ExxonMobil Corp., which holds most of the permits to drill offshore California, has asked to intervene in a lawsuit questioning the federal government’s authority to approve drilling in the region.

A lawsuit filed last December by the Environmental Defense Center (EDC) claims that the Department of Interior’s Bureau of Safety and Environmental Enforcement (BSEE) had not considered all of the impacts associated with offshore oil and natural gas development before permitting was approved for the Santa Barbara Channel.

The U.S. District Court for the Central District of California is considering the lawsuit, Environmental Defense Center v. Bureau of Safety and Environmental Enforcement et al, No. CV-14-9281 PSG (SH).
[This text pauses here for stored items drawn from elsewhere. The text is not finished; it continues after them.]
Source: an optimization exercise on an open RTL-to-GDS flow (aim: small area). Production flows keep margins and buffers that such runs may drop. RTL that was checked went through simulation tests only; none was proved equivalent to the original.

## rev 12
Design layer_top, start of the top module:
module layer_top (
   input  logic             clk,
   input  logic             reset,
   input  logic             s_valid,
   input  logic             m_ready,
   input  layer_pkg::data_t data_in,
   output logic             s_ready,
   output logic             m_valid,
   output layer_pkg::data_t data_out
);
   logic                 vec_wr_en;
   logic                 x_bypass;
   layer_pkg::vec_addr_t pos;
   logic                 run, en;
   layer_pkg::out_idx_t  out_idx;
   logic [5:0]           entry_next;
   layer_pkg::data_t     acc;
   logic [16-1:0] acc_cy;
   layer_sequencer u_sequencer (
      .clk       (clk),
      .reset     (reset),
      .s_valid   (s_valid),
      .m_ready   (m_ready),
      .s_ready   (s_ready),
      .m_valid   (m_valid),
      .vec_wr_en (vec_wr_en),
      .pos       (pos),
      .run       (run),
      .en        (en),
      .out_idx   (out_idx),
      .entry_next(entry_next),
      .x_bypass  (x_bypass)
   );
   mac_array u_mac_array (
      .clk       (clk),
      .vec_wr_en (vec_wr_en),
      .x_bypass  (x_bypass),
      .data_in   (data_in),
      .pos       (pos),
      .run       (run),
      .en        (en),
      .out_idx   (out_idx),
      .entry_next(entry_next),
      .acc       (acc),
      .acc_cy    (acc_cy)
   );
   result_buffer u_result_buffer (
      .acc      (acc),
      .acc_cy   (acc_cy),
      .data_out (data_out)
   );
endmodule
==> flow/config.mk <==
export PLATFORM = sky130hd
export DESIGN_NAME = layer_top
export DESIGN_NICKNAME = layer_top
export VERILOG_FILES = /design/flow/design.v
export SDC_FILE = /design/flow/constraint.sdc
export NUM_CORES = 4
export LEC_CHECK = 0
export CAP_MARGIN = 20
export CORE_MARGIN = 2
export CORE_UTILIZATION = 40
export SLEW_MARGIN = 20
==> flow/constraint.sdc <==
create_clock -name core_clock -period 7.0 [get_ports {clk}]
set_input_delay 1.4000 -clock core_clock [delete_from_list [all_inputs] [get_ports {clk}]]
set_output_delay 1.4000 -clock core_clock [all_outputs]
set_load 0.01 [all_outputs]
standard.sh (not shown) runs the stock make flow with config.mk's settings and CLKGATE_MAP_FILE= SYNTH_SCRIPT=/design/flow/synth_recipe.tcl, a recipe that flattens the netlist after the stock synthesis.
==> flow/flow/run.sh <==
#!/bin/bash
# The standard synthesis, then its combinational logic mapped again by
# ABC with an area-oriented script (flow/abc_resyn.script): the standard
# synthesis's registers and adder cells stay exactly as they are, with their
# names. Then the standard layout of that netlist, with extra ORFS make
# variables from flow/make_vars (one per line).
# Logs: flow_synth.log and flow_make.log (make's output), flow_resyn.log
# (Yosys); each ORFS step also keeps its own log under orfs/logs.
set -euo pipefail
args=()
while IFS= read -r line; do
   [[ -z "$line" || "$line" == \#* ]] && continue
   args+=("$line")
done < flow/make_vars

bash standard.sh "${args[@]}" synth > flow_synth.log 2>&1

RES=orfs/results/$FLOW_PLATFORM/layer_top/base
LIB=$FLOW_HOME/platforms/$FLOW_PLATFORM/lib/sky130_fd_sc_hd__tt_025C_1v80.lib
YOSYS=$FLOW_HOME/../tools/install/yosys/bin/yosys
DONT_USE=$(grep -o 'sky130_fd_sc_hd__[a-z0-9_]*' $FLOW_HOME/platforms/$FLOW_PLATFORM/config.mk | sort -u | sed 's/^/-dont_use /' | tr '\n' ' ')
cp $RES/1_2_yosys.v 1_2_yosys_standard.v
cat > resyn.ys <<EOT
read_liberty -ignore_miss_func $LIB
read_verilog 1_2_yosys_standard.v
hierarchy -top $FLOW_TOP
blackbox sky130_fd_sc_hd__dfxtp_1 sky130_fd_sc_hd__edfxtp_1 sky130_fd_sc_hd__fa_1 sky130_fd_sc_hd__ha_1 sky130_fd_sc_hd__conb_1
tee -o resyn_stat_before.txt stat -liberty $LIB
flatten
opt -purge
abc -script $PWD/flow/abc_resyn.script -liberty $LIB $DONT_USE -constr $PWD/orfs/objects/$FLOW_PLATFORM/layer_top/base/abc.constr
splitnets
opt_clean -purge
hilomap -singleton -hicell sky130_fd_sc_hd__conb_1 HI -locell sky130_fd_sc_hd__conb_1 LO
insbuf -buf sky130_fd_sc_hd__buf_4 A X
tee -o resyn_stat_after.txt stat -liberty $LIB
write_verilog -noattr -nohex -nodec 1_2_yosys_resyn.v
EOT
$YOSYS -s resyn.ys > flow_resyn.log 2>&1
# The new netlist must be fully mapped and hold the same registers
cat > resyn_check.ys <<EOT
read_liberty -lib $LIB
read_verilog 1_2_yosys_resyn.v
hierarchy -check -top $FLOW_TOP
check -assert -mapped
EOT
$YOSYS -s resyn_check.ys > flow_resyn_check.log 2>&1
regs() { grep -oE 'sky130_fd_sc_hd__e?dfxtp_[0-9]+ +\\?[^ ]+' "$1" | sort; }
if ! diff <(regs 1_2_yosys_standard.v) <(regs 1_2_yosys_resyn.v) > flow_resyn_regs.diff; then
   echo "registers differ from the standard synthesis" >&2
   exit 1
fi
cp 1_2_yosys_resyn.v $RES/1_2_yosys.v
rm -f $RES/1_synth.odb
bash standard.sh "${args[@]}" finish > flow_make.log 2>&1
Other scripts of this flow, unchanged in this note and not shown: flow/flow/abc_resyn.script, flow/flow/make_vars
The flow did not stop early for rev 12: all stages ran, and the layout cleared the timing, DRC and antenna checks.
Input-level comparison between rev 13 and rev 12:
--- a/flow/design.v
+++ b/flow/design.v
@@ -494,67 +494,67 @@
    logic [15:0] cy_out;
    assign cy[0] = 1'b0;
    assign sum[0] = op_a[0] ^ op_b[0] ^ cy[0];
    assign cy[1] = (op_a[0] & op_b[0]) | (op_a[0] & cy[0]) | (op_b[0] & cy[0]);
    assign sum[1] = op_a[1] ^ op_b[1] ^ cy[1];
    assign cy[2] = (op_a[1] & op_b[1]) | (op_a[1] & cy[1]) | (op_b[1] & cy[1]);
    assign sum[2] = op_a[2] ^ op_b[2] ^ cy[2];
    assign cy[3] = (op_a[2] & op_b[2]) | (op_a[2] & cy[2]) | (op_b[2] & cy[2]);
    assign sum[3] = op_a[3] ^ op_b[3] ^ cy[3];
    assign cy[4] = (op_a[3] & op_b[3]) | (op_a[3] & cy[3]) | (op_b[3] & cy[3]);
    assign sum[4] = op_a[4] ^ op_b[4] ^ cy[4];
-   assign cy_out[5] = (op_a[4] & op_b[4]) | (op_a[4] & cy[4]) | (op_b[4] & cy[4]);
-   assign cy[5] = run & acc_cy[5];
+   assign cy[5] = (op_a[4] & op_b[4]) | (op_a[4] & cy[4]) | (op_b[4] & cy[4]);
    assign sum[5] = op_a[5] ^ op_b[5] ^ cy[5];
-   assign cy[6] = (op_a[5] & op_b[5]) | (op_a[5] & cy[5]) | (op_b[5] & cy[5]);
+   assign cy_out[6] = (op_a[5] & op_b[5]) | (op_a[5] & cy[5]) | (op_b[5] & cy[5]);
+   assign cy[6] = run & acc_cy[6];
    assign sum[6] = op_a[6] ^ op_b[6] ^ cy[6];
    assign cy[7] = (op_a[6] & op_b[6]) | (op_a[6] & cy[6]) | (op_b[6] & cy[6]);
    assign sum[7] = op_a[7] ^ op_b[7] ^ cy[7];
    assign cy[8] = (op_a[7] & op_b[7]) | (op_a[7] & cy[7]) | (op_b[7] & cy[7]);
    assign sum[8] = op_a[8] ^ op_b[8] ^ cy[8];
-   assign cy_out[9] = (op_a[8] & op_b[8]) | (op_a[8] & cy[8]) | (op_b[8] & cy[8]);
-   assign cy[9] = run & acc_cy[9];
+   assign cy[9] = (op_a[8] & op_b[8]) | (op_a[8] & cy[8]) | (op_b[8] & cy[8]);
    assign sum[9] = op_a[9] ^ op_b[9] ^ cy[9];
    assign cy[10] = (op_a[9] & op_b[9]) | (op_a[9] & cy[9]) | (op_b[9] & cy[9]);
    assign sum[10] = op_a[10] ^ op_b[10] ^ cy[10];
-   assign cy[11] = (op_a[10] & op_b[10]) | (op_a[10] & cy[10]) | (op_b[10] & cy[10]);
+   assign cy_out[11] = (op_a[10] & op_b[10]) | (op_a[10] & cy[10]) | (op_b[10] & cy[10]);
+   assign cy[11] = run & acc_cy[11];
    assign sum[11] = op_a[11] ^ op_b[11] ^ cy[11];
    assign cy[12] = (op_a[11] & op_b[11]) | (op_a[11] & cy[11]) | (op_b[11] & cy[11]);
    assign sum[12] = op_a[12] ^ op_b[12] ^ cy[12];
-   assign cy_out[13] = (op_a[12] & op_b[12]) | (op_a[12] & cy[12]) | (op_b[12] & cy[12]);
-   assign cy[13] = run & acc_cy[13];
+   assign cy[13] = (op_a[12] & op_b[12]) | (op_a[12] & cy[12]) | (op_b[12] & cy[12]);
    assign sum[13] = op_a[13] ^ op_b[13] ^ cy[13];
-   assign cy[14] = (op_a[13] & op_b[13]) | (op_a[13] & cy[13]) | (op_b[13] & cy[13]);
+   assign cy_out[14] = (op_a[13] & op_b[13]) | (op_a[13] & cy[13]) | (op_b[13] & cy[13]);
+   assign cy[14] = run & acc_cy[14];
    assign sum[14] = op_a[14] ^ op_b[14] ^ cy[14];
    assign cy[15] = (op_a[14] & op_b[14]) | (op_a[14] & cy[14]) | (op_b[14] & cy[14]);
    assign sum[15] = op_a[15] ^ op_b[15] ^ cy[15];
    assign cy_out[0] = 1'b0;
    assign cy_out[1] = 1'b0;
    assign cy_out[2] = 1'b0;
    assign cy_out[3] = 1'b0;
    assign cy_out[4] = 1'b0;
-   assign cy_out[6] = 1'b0;
+   assign cy_out[5] = 1'b0;
    assign cy_out[7] = 1'b0;
    assign cy_out[8] = 1'b0;
+   assign cy_out[9] = 1'b0;
    assign cy_out[10] = 1'b0;
-   assign cy_out[11] = 1'b0;
    assign cy_out[12] = 1'b0;
-   assign cy_out[14] = 1'b0;
+   assign cy_out[13] = 1'b0;
    assign cy_out[15] = 1'b0;
    logic [15:0] cy_q;    
    always_ff @(posedge clk)
       if (en) begin
          acc  <= sum;
-         cy_q <= cy_out & 16'h2220;
+         cy_q <= cy_out & 16'h4840;
       end
-   assign acc_cy = cy_q & 16'h2220;
+   assign acc_cy = cy_q & 16'h4840;
 endmodule
 module mac_array (
    input  logic                 clk,
    input  logic                 vec_wr_en,
    input  logic                 x_bypass,
    input  layer_pkg::data_t     data_in,
    input  layer_pkg::vec_addr_t pos,
    input  logic                 run,
    input  logic                 en,
    input  layer_pkg::out_idx_t  out_idx,
    input  logic [5:0]           entry_next,
Notes after the runs:
Rev 13 finished every stage and its layout cleared the timing, DRC and antenna checks. From rev 12 to rev 13 the numbers moved as follows: via count went down by 130; total routed wirelength now sits higher. Rev 13 reports its launching element of the worst setup path as u_mac_array.u_lane.wb_q[1] while rev 12 reports u_sequencer.pos[0]. Delay of the slowest cell on the worst path in rev 13 is 0.08 ns above rev 12. Rev 13 ended up with met5 as its highest metal layer used by the detailed router; rev 12 ended up with met4. From rev 12 to rev 13 the numbers moved as follows: maximum frequency went up, area taken by multi-input logic gates went down.
Function not checked in rev 13: the RTL went through the layout flow alone.

[re-timing with driven ports]
How much do the figures lean on ideal ports? The routed layouts below were timed once more, with nothing changed but the port constraints.
Step 1 (the two cells are an assumption about what drives the block):
set clk [get_ports {clk}]
set_driving_cell -lib_cell sky130_fd_sc_hd__clkbuf_16 $clk
set_driving_cell -lib_cell sky130_fd_sc_hd__buf_2 [delete_from_list [all_inputs] $clk]
Step 2 also shifts input and output timing later by t, the mid clock arrival at the registers, as if the neighbouring blocks saw the same clock.
Three values: ideal, step 1, step 2; two values: the first two.
| run | t, ns | setup WS [ns] | worst hold slack (ns) | latest minus earliest clock arrival (ns) |
|---|---|---|---|---|
| rev 12 | 0.490 | 0.317 / 0.317 / 0.272 | 0.301 / 0.301 / 0.301 | 0.043 / 0.043 |
| rev 13 | 0.483 | 0.408 / 0.408 / 0.326 | 0.282 / 0.282 / 0.282 | 0.037 / 0.038 |
After both steps every run listed still meets setup and hold. For rev 13, which loses most, drivers alone change the setup slack by 0.000 ns; drivers and shift together by -0.082 ns.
EDC has challenged BSEE’s approval for applications for permits to drill, or APDs, and applications for permits to modify, APMs, associated with activities from offshore platforms in the Pacific Outer Continental Shelf region. Specifically, it claims BSEE’s approval of the APDs and APMs violated the National Environmental Policy Act (NEPA) for “each and every one of the 51 approvals at issue.”

Under NEPA’s categorical exclusions, permitting is allowed without broader reviews that may require environmental impact statements or assessments. However, EDC’s lawsuit claims there also were violations by BSEE of the Outer Continental Shelf Lands Act, which requires a periodic review of drilling plans following changes to volumes, methods or impacts.
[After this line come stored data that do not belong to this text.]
What follows belongs to an exercise in optimizing a design on an open flow for small area, a short achievable clock period and few clock cycles; a production flow would make more cautious choices.
The RTL was checked by simulation tests, not by an equivalence proof against the original design.
Power is estimated from default activity; no workload was simulated.

==> flow/design.v <==
package exe_pkg;
    localparam int BUS_W = 256;
    localparam logic [3:0] MainMemEn    = 4'd1;
    localparam logic [3:0] MatrixAluEn  = 4'd2;
    localparam logic [3:0] IntegerAluEn = 4'd3;
    localparam logic [3:0] ExecuteEn    = 4'd4;
    localparam logic [7:0] MMult1     = 8'h00;
    localparam logic [7:0] MAdd       = 8'h01;
    localparam logic [7:0] MSub       = 8'h02;
    localparam logic [7:0] MTranspose = 8'h03;
    localparam logic [7:0] MScale     = 8'h04;
    localparam logic [7:0] MScaleImm  = 8'h05;
    localparam logic [7:0] IntAdd     = 8'h10;
    localparam logic [7:0] IntSub     = 8'h11;
    localparam logic [7:0] IntMult    = 8'h12;
    localparam logic [7:0] IntDiv     = 8'h13;
    localparam logic [7:0] STOP       = 8'hFF;
    typedef enum logic [1:0] {IDLE, CALC, DONE} alu_state_t;
    typedef enum logic {MD_MULT, MD_DIV} md_mode_t;
endpackage
module integer_alu
#(
    parameter int         DATA_W  = 64,
    parameter logic [3:0] UNIT_ID = exe_pkg::IntegerAluEn
) (
    input  logic                Clk,
    input  logic                nReset,
    input  logic [15:0]         address,
    input  logic [7:0]          opcode,
    input  logic                nRead,
    input  logic                nWrite,
    input  logic [2*DATA_W-1:0] ExeDataOut,
    output logic [DATA_W-1:0]   IntDataOut,
    output logic                IntBusy,
    output logic                IntDivZero
);
    localparam int AW = DATA_W + 1;         
    localparam int LG = $clog2(AW);
    localparam int NB = DATA_W / 4;         
    logic [DATA_W-1:0] x_q, y_q, p_q;
    logic              x64_q;               
    logic              s_first_q, s_mul_q, s_div_q;
    logic [1:0]        op_q;                
    logic              known_q;             
    logic              busy_q, dz_q;
    logic [6:0]        cnt_q;               
    logic              a_x_q, a_p_q, a_s1_q;
    logic              b_y_q, b_one_q, b_two_q, inv_q;
    logic              accept, unused_bus;
    logic [DATA_W-1:0] in_a, in_b;
    logic [DATA_W/8-1:0] nz_a, nz_b, th_a, th_b;
    logic              c_mul, c_swap;
    logic [1:0]        c_my;
    logic [AW-1:0]     op_a, op_b, sum;
    logic              neg;
    logic              y_hi_zero, y_zero, f_div_go;
    logic [DATA_W-1:0] r8;
    logic [NB-1:0]     nz_r, nz_d, hi_d;
    logic              skip;
    logic [6:0]        cnt_d;
    assign accept     = (address[15:12] == UNIT_ID) && !nWrite && !busy_q;
    assign unused_bus = ^{nRead, address[11:0]};
    assign in_a  = ExeDataOut[DATA_W-1:0];
    assign in_b  = ExeDataOut[2*DATA_W-1:DATA_W];
    assign c_mul = (opcode == exe_pkg::IntMult);
    for (genvar k = 0; k < DATA_W/8; k++) begin : g_nz
        assign nz_a[k] = |in_a[8*k+7:8*k];
        assign nz_b[k] = |in_b[8*k+7:8*k];
        assign th_a[k] = |nz_a[DATA_W/8-1:k];
        assign th_b[k] = |nz_b[DATA_W/8-1:k];
    end
    assign c_swap = |(th_b & ~th_a);
    assign c_my   = c_swap ? in_a[1:0] : in_b[1:0];
    assign op_a = ({AW{a_x_q}}  & {1'b0, x_q})
                | ({AW{a_p_q}}  & {1'b0, p_q})
                | ({AW{a_s1_q}} & {x_q, p_q[DATA_W-1]});
    assign op_b = (({AW{b_y_q}}   & {1'b0, y_q})
                |  ({AW{b_one_q}} & {1'b0, x_q})
                |  ({AW{b_two_q}} & {1'b0, x_q[DATA_W-2:0], 1'b0})) ^ {AW{inv_q}};
    logic [AW-1:0] pg_g [0:LG];
    logic [AW-1:0] pg_p [0:LG];
    assign pg_g[0] = (op_a & op_b) | {{(AW-1){1'b0}}, (op_a[0] ^ op_b[0]) & inv_q};
    assign pg_p[0] = op_a ^ op_b;
    for (genvar l = 0; l < LG; l++) begin : g_lvl
        for (genvar i = 0; i < AW; i++) begin : g_bit
            if ((i >> l) & 1) begin : g_op
                localparam int J = ((i >> l) << l) - 1;
                assign pg_g[l+1][i] = pg_g[l][i] | (pg_p[l][i] & pg_g[l][J]);
                assign pg_p[l+1][i] = pg_p[l][i] & pg_p[l][J];
            end else begin : g_pass
                assign pg_g[l+1][i] = pg_g[l][i];
                assign pg_p[l+1][i] = pg_p[l][i];
            end
        end
    end
    assign sum = pg_p[0] ^ {pg_g[LG][AW-2:0], inv_q};
    assign neg = sum[AW-1];
    assign y_hi_zero = (y_q[DATA_W-1:1] == '0);
    assign y_zero    = y_hi_zero && !y_q[0];
    assign f_div_go  = known_q && (op_q == 2'd3) && !y_zero && !neg;
    assign r8 = {x_q[DATA_W-9:0], p_q[DATA_W-1:DATA_W-8]};
    for (genvar k = 0; k < NB; k++) begin : g_nib
        assign nz_r[k] = |r8[4*k+3:4*k];
        assign nz_d[k] = |y_q[4*k+3:4*k];
        if (k == NB - 1) begin : g_top
            assign hi_d[k] = 1'b1;
        end else begin : g_low
            assign hi_d[k] = ~|nz_d[NB-1:k+1];
        end
    end
    assign skip  = inv_q && !x64_q && (x_q[DATA_W-1:DATA_W-8] == '0) && !cnt_q[6]
                && (cnt_q[5:3] != 3'd7) && !(|(nz_r & hi_d));
    assign cnt_d = cnt_q + (skip ? 7'd8 : 7'd1);
    always_ff @(posedge Clk) begin
        if (!nReset) begin
            busy_q    <= 1'b0;
            s_first_q <= 1'b0;
            s_mul_q   <= 1'b0;
            s_div_q   <= 1'b0;
            dz_q      <= 1'b0;
        end else begin
            if (accept) begin
                busy_q    <= 1'b1;
                s_first_q <= !c_mul;
                s_mul_q   <= c_mul;
                dz_q      <= 1'b0;
            end
            if (s_first_q) begin
                s_first_q <= 1'b0;
                s_div_q   <= f_div_go;
                busy_q    <= f_div_go;
                dz_q      <= known_q && (op_q == 2'd3) && y_zero;
            end
            if (s_mul_q && y_hi_zero) begin
                s_mul_q <= 1'b0;
                busy_q  <= 1'b0;
            end
            if (s_div_q && cnt_d[6]) begin
                s_div_q <= 1'b0;
                busy_q  <= 1'b0;
            end
        end
    end
    always_ff @(posedge Clk) begin
        if (accept) begin
            op_q    <= opcode[1:0];
            known_q <= (opcode[7:2] == 6'b000100);
        end
        if (s_first_q) cnt_q <= '0;
        else if (s_div_q) cnt_q <= cnt_d;
    end
    always_ff @(posedge Clk) begin
        if (!busy_q) begin
            a_x_q   <= !c_mul;
            a_p_q   <= 1'b0;
            a_s1_q  <= 1'b0;
            b_y_q   <= !c_mul;
            b_one_q <= c_mul && c_my[0];
            b_two_q <= c_mul && c_my[1] && !c_my[0];
            inv_q   <= c_mul ? c_my[1] : (opcode[1:0] != 2'd0);
        end else if (s_first_q) begin
            a_x_q   <= 1'b0;
            a_s1_q  <= 1'b1;
            inv_q   <= 1'b1;
        end else if (s_mul_q) begin
            a_p_q   <= 1'b1;
            b_one_q <= y_q[2] ^ y_q[1];
            b_two_q <= (y_q[3] & ~y_q[2] & ~y_q[1]) | (~y_q[3] & y_q[2] & y_q[1]);
            inv_q   <= y_q[3] & ~(y_q[2] & y_q[1]);
        end else if (s_div_q) begin
            inv_q   <= skip || !neg;
        end
    end
    always_ff @(posedge Clk) begin
        if (!nReset) begin
            p_q <= '0;
        end else if (accept) begin
            p_q <= in_a;
        end else if (s_first_q) begin
            if (known_q && !op_q[1]) p_q <= sum[DATA_W-1:0];
            else if (!f_div_go)      p_q <= {DATA_W{known_q && (op_q == 2'd3) && y_zero}};
        end else if (s_mul_q) begin
            p_q <= sum[DATA_W-1:0];
        end else if (s_div_q) begin
            p_q <= skip ? {p_q[DATA_W-9:0], 8'h00} : {p_q[DATA_W-2:0], !neg};
        end
    end
    always_ff @(posedge Clk) begin
        if (accept) begin
            x_q <= (c_mul && c_swap) ? in_b : in_a;
            y_q <= (c_mul && c_swap) ? in_a : in_b;
        end else if (s_first_q) begin
            if (op_q[0]) begin
                x_q   <= '0;
                x64_q <= 1'b0;
            end
        end else if (s_mul_q) begin
            x_q <= {x_q[DATA_W-3:0], 2'b00};
            y_q <= {2'b00, y_q[DATA_W-1:2]};
        end else if (s_div_q) begin
            x_q   <= skip ? r8 : sum[DATA_W-1:0];
            x64_q <= skip ? 1'b0 : sum[DATA_W];
        end
    end
    assign IntDataOut = p_q;
    assign IntBusy    = busy_q;
    assign IntDivZero = dz_q;
endmodule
Until BSEE complies with NEPA, all pending and future APDs and APMs should be enjoined, EDC said.

A separate lawsuit also challenging permit approvals that allow hydraulic fracturing (fracking) to drill wells in California’s offshore was filed earlier this year by the Center for Biological Diversity (see Shale Daily, Feb. 23).

Interior has filed a motion stating it had considered environmental impacts and public comments throughout the permit approval process.

The American Petroleum Institute (API) asked to intervene in the EDC lawsuit in early February, and ExxonMobil followed with a similar request two weeks later.

The court could allow both API and ExxonMobil to intervene. However, EDC asked the court to only allow one to intervene, claiming API and ExxonMobil share the same objective.

Each of the proposed intervenors “has an interest in offshore well stimulation, including hydraulic fracturing and acidizing,” EDC lawyers said in a brief. “In fact, those interests are directly aligned with one another, as ExxonMobil is itself a member of API, and both claim interests in the current and potential future permits that authorize these practices, as well as the ongoing use of well stimulation in federal waters.”

That’s not true, ExxonMobil’s legal team argued. Because it holds 29 of the 51 contested permits, ExxonMobil has “unique” interests that API cannot represent adequately.

“ExxonMobil holds actual permits at issue and seeks to protect its substantial investments in the activities plaintiff is suing to enjoin,” it said in a filing. “To the contrary, API’s objective is to protect the diverse interests of its 600-plus members.”